▶ **Exercise details**
Check each line of the listing for the string "value". Copy those where it appears.

(Data extract begins)

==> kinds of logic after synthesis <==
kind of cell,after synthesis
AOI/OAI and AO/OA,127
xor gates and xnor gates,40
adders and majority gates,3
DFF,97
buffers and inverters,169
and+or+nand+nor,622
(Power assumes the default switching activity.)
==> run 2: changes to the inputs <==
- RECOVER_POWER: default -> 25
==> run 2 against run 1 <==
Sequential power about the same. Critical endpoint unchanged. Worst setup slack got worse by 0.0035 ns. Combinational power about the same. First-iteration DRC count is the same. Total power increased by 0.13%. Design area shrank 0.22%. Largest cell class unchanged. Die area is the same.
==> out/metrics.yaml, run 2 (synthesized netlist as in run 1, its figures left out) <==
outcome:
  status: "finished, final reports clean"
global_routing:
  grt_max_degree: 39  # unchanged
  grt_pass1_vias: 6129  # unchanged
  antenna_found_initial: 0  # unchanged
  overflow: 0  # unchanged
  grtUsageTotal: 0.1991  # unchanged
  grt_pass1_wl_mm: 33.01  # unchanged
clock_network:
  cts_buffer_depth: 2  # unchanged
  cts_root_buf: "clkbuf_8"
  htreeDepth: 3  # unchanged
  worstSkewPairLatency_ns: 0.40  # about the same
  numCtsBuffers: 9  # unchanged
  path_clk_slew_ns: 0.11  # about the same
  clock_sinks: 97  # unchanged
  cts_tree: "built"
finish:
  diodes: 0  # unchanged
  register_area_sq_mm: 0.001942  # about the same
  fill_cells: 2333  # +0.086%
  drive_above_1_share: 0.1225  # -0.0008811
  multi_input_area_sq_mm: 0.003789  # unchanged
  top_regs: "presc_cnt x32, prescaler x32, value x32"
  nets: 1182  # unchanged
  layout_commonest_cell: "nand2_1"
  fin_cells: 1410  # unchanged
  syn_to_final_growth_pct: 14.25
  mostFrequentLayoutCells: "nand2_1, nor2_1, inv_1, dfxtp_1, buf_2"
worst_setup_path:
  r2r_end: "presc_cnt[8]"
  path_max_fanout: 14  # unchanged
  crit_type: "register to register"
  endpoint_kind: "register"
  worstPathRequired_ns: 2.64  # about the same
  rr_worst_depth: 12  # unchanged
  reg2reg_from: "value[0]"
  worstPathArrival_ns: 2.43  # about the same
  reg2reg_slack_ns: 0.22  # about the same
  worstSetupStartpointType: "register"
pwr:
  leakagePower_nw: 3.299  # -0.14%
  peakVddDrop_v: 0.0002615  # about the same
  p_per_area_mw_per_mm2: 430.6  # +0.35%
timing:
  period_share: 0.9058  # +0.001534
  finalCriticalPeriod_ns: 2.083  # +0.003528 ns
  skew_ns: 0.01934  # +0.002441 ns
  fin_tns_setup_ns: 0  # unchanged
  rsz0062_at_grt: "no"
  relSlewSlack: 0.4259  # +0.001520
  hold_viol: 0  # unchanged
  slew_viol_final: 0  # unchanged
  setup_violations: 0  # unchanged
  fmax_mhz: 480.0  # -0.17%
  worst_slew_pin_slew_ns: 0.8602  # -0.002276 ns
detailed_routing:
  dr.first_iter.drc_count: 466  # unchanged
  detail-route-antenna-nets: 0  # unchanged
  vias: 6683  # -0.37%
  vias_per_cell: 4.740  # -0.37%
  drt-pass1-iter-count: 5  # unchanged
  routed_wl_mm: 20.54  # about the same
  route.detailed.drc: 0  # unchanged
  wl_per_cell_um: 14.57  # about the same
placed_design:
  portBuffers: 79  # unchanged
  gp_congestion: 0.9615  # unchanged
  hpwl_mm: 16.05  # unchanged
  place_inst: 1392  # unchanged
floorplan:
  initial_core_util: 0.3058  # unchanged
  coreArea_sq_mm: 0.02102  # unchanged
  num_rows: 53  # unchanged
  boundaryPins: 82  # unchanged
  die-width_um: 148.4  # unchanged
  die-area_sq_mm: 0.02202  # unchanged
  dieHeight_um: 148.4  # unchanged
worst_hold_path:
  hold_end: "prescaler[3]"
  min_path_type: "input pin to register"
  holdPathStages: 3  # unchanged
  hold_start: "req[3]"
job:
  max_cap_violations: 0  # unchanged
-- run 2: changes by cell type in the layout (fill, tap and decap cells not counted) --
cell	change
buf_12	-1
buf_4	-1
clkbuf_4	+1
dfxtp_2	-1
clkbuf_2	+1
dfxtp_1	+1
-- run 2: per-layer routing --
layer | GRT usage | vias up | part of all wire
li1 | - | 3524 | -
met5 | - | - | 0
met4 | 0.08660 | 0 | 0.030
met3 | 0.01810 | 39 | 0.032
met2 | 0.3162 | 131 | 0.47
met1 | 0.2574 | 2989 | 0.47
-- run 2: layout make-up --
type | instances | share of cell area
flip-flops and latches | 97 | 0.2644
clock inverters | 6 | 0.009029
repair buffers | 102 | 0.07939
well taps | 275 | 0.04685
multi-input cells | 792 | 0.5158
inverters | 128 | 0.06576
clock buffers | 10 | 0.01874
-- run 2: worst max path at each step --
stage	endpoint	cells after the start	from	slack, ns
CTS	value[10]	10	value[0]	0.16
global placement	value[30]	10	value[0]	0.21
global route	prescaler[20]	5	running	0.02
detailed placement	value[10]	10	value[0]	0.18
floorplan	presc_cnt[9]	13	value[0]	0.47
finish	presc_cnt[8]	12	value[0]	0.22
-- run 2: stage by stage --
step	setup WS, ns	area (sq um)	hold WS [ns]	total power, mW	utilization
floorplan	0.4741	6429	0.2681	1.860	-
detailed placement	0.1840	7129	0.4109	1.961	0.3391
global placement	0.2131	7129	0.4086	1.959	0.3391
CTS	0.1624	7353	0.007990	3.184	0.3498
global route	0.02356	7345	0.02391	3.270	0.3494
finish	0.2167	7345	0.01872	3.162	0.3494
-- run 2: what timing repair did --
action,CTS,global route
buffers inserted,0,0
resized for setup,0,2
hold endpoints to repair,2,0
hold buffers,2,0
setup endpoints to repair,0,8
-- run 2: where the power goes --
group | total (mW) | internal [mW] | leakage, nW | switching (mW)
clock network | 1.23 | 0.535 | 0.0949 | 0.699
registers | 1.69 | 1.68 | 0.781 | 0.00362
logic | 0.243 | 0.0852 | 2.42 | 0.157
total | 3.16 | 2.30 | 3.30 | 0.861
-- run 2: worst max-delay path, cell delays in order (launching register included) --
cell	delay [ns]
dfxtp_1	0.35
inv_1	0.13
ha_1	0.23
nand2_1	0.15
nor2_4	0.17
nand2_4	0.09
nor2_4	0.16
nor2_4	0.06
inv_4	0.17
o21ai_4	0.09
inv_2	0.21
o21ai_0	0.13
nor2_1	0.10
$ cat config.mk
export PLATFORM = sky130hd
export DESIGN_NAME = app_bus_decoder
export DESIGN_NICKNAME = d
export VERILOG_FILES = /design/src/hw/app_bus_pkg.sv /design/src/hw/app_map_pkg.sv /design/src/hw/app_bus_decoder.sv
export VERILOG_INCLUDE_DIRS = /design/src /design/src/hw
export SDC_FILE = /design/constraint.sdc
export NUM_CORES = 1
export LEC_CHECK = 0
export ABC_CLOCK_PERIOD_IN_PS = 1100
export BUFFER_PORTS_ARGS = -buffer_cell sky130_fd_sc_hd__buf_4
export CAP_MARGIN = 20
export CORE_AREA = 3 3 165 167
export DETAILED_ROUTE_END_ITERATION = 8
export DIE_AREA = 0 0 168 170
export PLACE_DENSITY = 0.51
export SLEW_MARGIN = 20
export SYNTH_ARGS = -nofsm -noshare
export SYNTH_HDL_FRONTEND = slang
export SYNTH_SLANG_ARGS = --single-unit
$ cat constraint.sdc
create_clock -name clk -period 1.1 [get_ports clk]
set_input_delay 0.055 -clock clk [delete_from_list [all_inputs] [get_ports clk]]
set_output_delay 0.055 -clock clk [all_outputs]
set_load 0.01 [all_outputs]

(Data extract ends)
(Data extract begins)

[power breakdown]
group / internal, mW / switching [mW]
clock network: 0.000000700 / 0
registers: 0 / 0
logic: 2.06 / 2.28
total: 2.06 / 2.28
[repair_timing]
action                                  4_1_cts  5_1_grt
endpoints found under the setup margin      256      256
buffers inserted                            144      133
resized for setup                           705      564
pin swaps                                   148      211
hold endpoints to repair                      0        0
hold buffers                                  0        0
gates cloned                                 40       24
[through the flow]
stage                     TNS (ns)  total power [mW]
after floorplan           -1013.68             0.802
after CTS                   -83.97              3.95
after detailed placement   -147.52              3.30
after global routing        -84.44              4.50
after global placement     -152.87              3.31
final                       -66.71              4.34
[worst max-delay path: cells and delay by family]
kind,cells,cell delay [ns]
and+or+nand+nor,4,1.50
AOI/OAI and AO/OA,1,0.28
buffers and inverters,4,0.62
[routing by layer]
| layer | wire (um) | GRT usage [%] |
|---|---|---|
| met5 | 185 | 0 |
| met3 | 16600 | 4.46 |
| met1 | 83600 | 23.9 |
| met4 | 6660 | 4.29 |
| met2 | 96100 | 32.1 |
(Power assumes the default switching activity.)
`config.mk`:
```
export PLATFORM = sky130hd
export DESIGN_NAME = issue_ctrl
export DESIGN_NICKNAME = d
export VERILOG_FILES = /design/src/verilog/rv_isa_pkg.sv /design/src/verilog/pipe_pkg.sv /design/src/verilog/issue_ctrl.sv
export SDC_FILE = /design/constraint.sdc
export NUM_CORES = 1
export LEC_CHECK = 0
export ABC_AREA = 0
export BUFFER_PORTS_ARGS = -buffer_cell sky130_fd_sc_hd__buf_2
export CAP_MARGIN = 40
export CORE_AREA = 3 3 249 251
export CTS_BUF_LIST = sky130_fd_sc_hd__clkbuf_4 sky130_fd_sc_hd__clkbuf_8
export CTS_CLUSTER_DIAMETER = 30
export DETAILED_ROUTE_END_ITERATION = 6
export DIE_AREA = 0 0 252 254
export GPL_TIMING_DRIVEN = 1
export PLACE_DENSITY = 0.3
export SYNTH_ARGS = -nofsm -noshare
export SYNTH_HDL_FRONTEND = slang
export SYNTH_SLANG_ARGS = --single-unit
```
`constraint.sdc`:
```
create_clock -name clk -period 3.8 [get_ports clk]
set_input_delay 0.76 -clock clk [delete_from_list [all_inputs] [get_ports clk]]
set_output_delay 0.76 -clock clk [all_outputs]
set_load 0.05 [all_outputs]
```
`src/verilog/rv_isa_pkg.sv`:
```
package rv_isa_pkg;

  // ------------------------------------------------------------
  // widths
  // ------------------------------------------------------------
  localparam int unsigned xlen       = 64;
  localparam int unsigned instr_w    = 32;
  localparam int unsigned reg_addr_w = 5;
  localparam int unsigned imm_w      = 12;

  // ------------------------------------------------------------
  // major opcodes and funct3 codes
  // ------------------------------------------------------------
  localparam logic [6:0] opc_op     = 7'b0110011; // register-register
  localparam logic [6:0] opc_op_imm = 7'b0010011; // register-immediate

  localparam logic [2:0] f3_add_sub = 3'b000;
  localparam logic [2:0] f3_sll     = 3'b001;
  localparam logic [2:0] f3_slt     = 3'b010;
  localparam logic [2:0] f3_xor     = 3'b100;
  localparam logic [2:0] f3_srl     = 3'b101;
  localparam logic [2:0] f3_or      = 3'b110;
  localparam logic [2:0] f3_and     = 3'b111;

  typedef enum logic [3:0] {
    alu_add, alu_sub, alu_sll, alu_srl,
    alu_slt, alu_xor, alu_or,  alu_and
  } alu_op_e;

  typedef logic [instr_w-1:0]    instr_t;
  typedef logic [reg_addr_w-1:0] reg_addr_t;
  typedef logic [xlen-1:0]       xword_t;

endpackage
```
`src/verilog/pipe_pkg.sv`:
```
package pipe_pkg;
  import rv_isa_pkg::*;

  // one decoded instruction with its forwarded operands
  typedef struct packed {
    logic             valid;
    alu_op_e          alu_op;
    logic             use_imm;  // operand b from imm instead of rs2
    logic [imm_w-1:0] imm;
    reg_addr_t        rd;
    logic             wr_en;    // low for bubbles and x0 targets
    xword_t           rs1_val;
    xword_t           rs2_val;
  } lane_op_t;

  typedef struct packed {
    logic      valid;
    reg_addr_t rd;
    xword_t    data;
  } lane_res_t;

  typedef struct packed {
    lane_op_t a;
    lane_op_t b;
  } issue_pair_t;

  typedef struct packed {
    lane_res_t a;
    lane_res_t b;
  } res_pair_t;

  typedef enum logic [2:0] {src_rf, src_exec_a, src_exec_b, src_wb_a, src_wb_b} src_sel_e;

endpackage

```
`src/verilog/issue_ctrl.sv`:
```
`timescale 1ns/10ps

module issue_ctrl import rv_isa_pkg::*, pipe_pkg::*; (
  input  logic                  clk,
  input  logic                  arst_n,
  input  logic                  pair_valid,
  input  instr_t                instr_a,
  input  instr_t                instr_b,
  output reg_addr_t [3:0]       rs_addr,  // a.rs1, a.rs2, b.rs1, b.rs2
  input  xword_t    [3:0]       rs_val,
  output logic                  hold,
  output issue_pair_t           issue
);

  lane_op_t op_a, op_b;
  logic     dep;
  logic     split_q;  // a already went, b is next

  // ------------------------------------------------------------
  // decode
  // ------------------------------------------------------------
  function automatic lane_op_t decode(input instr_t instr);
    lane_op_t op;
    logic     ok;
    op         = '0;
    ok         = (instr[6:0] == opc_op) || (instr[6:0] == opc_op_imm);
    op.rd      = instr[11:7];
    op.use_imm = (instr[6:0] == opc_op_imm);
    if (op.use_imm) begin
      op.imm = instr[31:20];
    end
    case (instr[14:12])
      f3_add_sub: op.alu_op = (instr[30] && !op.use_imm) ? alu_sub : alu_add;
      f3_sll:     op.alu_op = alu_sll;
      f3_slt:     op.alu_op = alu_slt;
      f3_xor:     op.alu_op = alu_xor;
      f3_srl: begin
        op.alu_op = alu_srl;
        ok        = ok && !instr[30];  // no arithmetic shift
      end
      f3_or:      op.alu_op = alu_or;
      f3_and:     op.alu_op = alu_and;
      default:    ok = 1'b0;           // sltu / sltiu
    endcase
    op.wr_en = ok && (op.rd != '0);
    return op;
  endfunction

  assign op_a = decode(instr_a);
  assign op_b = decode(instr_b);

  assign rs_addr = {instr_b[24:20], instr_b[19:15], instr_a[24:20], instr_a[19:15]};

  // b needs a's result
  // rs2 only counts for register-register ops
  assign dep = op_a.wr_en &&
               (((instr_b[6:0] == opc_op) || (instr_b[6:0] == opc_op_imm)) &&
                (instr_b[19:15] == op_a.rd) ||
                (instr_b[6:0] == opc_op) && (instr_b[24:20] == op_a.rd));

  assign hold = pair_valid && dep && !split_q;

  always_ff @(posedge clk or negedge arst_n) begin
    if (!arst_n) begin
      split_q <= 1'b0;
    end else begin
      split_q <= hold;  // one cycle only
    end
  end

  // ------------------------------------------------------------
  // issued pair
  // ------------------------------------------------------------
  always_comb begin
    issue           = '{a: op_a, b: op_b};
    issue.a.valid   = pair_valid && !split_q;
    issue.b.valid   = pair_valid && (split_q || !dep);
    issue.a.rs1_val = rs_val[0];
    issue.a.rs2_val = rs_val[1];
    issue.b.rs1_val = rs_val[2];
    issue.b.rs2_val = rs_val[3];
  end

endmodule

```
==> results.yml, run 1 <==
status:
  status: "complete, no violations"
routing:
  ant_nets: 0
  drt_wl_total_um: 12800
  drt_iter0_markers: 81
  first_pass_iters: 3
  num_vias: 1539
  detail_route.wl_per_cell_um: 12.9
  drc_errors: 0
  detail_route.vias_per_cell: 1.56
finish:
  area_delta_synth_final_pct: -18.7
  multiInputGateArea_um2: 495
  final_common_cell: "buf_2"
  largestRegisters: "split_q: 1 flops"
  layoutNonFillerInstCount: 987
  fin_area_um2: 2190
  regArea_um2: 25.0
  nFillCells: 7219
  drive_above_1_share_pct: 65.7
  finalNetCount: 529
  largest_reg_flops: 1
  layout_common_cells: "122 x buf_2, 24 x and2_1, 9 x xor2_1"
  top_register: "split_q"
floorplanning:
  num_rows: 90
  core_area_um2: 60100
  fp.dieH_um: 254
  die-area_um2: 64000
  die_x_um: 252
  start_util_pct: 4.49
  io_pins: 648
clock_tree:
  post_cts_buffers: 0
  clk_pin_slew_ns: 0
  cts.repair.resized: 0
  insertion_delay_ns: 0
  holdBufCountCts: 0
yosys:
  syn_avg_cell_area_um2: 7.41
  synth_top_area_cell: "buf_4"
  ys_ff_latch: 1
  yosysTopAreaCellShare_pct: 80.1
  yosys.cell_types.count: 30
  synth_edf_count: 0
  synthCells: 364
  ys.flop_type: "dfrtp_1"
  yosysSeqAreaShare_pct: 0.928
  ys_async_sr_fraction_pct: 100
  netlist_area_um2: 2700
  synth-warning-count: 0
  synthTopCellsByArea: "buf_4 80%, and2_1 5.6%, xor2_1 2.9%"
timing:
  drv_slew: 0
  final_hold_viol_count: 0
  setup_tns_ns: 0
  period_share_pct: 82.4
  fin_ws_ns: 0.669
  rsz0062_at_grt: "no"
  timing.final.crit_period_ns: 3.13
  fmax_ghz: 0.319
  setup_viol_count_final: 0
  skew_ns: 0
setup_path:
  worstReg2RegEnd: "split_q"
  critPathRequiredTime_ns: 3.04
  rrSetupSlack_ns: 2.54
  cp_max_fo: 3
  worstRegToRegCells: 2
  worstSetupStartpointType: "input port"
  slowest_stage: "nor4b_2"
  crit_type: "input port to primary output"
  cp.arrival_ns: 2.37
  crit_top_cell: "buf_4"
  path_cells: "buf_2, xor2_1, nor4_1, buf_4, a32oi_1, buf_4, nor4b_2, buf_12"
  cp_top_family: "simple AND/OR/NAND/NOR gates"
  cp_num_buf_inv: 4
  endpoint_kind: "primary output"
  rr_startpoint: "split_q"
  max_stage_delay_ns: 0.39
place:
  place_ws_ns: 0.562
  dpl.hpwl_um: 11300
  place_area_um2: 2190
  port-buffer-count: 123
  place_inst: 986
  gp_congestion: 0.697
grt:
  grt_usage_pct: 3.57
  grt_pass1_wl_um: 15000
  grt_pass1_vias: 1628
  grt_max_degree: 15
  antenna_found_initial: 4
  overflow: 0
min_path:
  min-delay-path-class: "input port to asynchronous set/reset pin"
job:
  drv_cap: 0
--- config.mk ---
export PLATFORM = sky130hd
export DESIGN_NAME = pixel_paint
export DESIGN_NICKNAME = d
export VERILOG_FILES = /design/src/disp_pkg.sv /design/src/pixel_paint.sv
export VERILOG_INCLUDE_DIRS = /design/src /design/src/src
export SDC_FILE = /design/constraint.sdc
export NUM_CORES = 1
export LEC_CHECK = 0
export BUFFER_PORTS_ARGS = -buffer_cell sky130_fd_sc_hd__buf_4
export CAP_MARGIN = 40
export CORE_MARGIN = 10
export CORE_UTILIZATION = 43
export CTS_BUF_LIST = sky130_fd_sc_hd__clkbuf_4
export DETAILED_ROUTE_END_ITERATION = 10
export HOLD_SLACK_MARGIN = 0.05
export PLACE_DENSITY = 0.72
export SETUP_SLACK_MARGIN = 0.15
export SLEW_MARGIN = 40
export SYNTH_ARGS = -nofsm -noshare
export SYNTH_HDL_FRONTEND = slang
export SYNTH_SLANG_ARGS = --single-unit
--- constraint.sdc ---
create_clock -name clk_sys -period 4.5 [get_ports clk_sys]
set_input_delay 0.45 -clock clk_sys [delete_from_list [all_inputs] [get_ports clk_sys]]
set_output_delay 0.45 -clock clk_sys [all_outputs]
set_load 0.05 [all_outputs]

(Data extract ends)

▶ **Result of the task**
  top_regs: "presc_cnt x32, prescaler x32, value x32"
  reg2reg_from: "value[0]"
CTS	value[10]	10	value[0]	0.16
global placement	value[30]	10	value[0]	0.21
detailed placement	value[10]	10	value[0]	0.18
floorplan	presc_cnt[9]	13	value[0]	0.47
finish	presc_cnt[8]	12	value[0]	0.22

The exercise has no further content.